Stored items:
____
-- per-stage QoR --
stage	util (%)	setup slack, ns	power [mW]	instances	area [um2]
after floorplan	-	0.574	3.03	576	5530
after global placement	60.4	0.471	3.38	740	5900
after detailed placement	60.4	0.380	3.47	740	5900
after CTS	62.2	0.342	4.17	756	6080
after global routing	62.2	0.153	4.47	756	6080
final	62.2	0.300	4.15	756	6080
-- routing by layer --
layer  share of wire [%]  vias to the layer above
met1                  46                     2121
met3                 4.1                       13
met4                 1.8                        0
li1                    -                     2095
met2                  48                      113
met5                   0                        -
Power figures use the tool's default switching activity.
===== config.mk =====
export PLATFORM = sky130hd
export DESIGN_NAME = ahbl_sram_adapter
export DESIGN_NICKNAME = d
export VERILOG_FILES = /design/src/rtl/ahbl_sram_adapter.sv
export SDC_FILE = /design/constraint.sdc
export NUM_CORES = 1
export LEC_CHECK = 0
export BUFFER_PORTS_ARGS = -buffer_cell sky130_fd_sc_hd__buf_2
export CORE_ASPECT_RATIO = 1.75
export CORE_MARGIN = 4
export CORE_UTILIZATION = 26
export CTS_CLUSTER_SIZE = 20
export DETAILED_ROUTE_END_ITERATION = 12
export SLEW_MARGIN = 20
export SYNTH_ARGS = -nofsm -noshare
export SYNTH_HDL_FRONTEND = slang
export SYNTH_SLANG_ARGS = --single-unit

===== constraint.sdc =====
create_clock -name clk -period 2.5 [get_ports clk]
set_input_delay 0.375 -clock clk [delete_from_list [all_inputs] [get_ports clk]]
set_output_delay 0.375 -clock clk [all_outputs]
set_load 0.02 [all_outputs]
____
About this exercise: Please set down each line of the records exactly as given.

Completed exercise:
-- per-stage QoR --
stage	util (%)	setup slack, ns	power [mW]	instances	area [um2]
after floorplan	-	0.574	3.03	576	5530
after global placement	60.4	0.471	3.38	740	5900
after detailed placement	60.4	0.380	3.47	740	5900
after CTS	62.2	0.342	4.17	756	6080
after global routing	62.2	0.153	4.47	756	6080
final	62.2	0.300	4.15	756	6080
-- routing by layer --
layer  share of wire [%]  vias to the layer above
met1                  46                     2121
met3                 4.1                       13
met4                 1.8                        0
li1                    -                     2095
met2                  48                      113
met5                   0                        -
Power figures use the tool's default switching activity.
===== config.mk =====
export PLATFORM = sky130hd
export DESIGN_NAME = ahbl_sram_adapter
export DESIGN_NICKNAME = d
export VERILOG_FILES = /design/src/rtl/ahbl_sram_adapter.sv
export SDC_FILE = /design/constraint.sdc
export NUM_CORES = 1
export LEC_CHECK = 0
export BUFFER_PORTS_ARGS = -buffer_cell sky130_fd_sc_hd__buf_2
export CORE_ASPECT_RATIO = 1.75
export CORE_MARGIN = 4
export CORE_UTILIZATION = 26
export CTS_CLUSTER_SIZE = 20
export DETAILED_ROUTE_END_ITERATION = 12
export SLEW_MARGIN = 20
export SYNTH_ARGS = -nofsm -noshare
export SYNTH_HDL_FRONTEND = slang
export SYNTH_SLANG_ARGS = --single-unit

===== constraint.sdc =====
create_clock -name clk -period 2.5 [get_ports clk]
set_input_delay 0.375 -clock clk [delete_from_list [all_inputs] [get_ports clk]]
set_output_delay 0.375 -clock clk [all_outputs]
set_load 0.02 [all_outputs]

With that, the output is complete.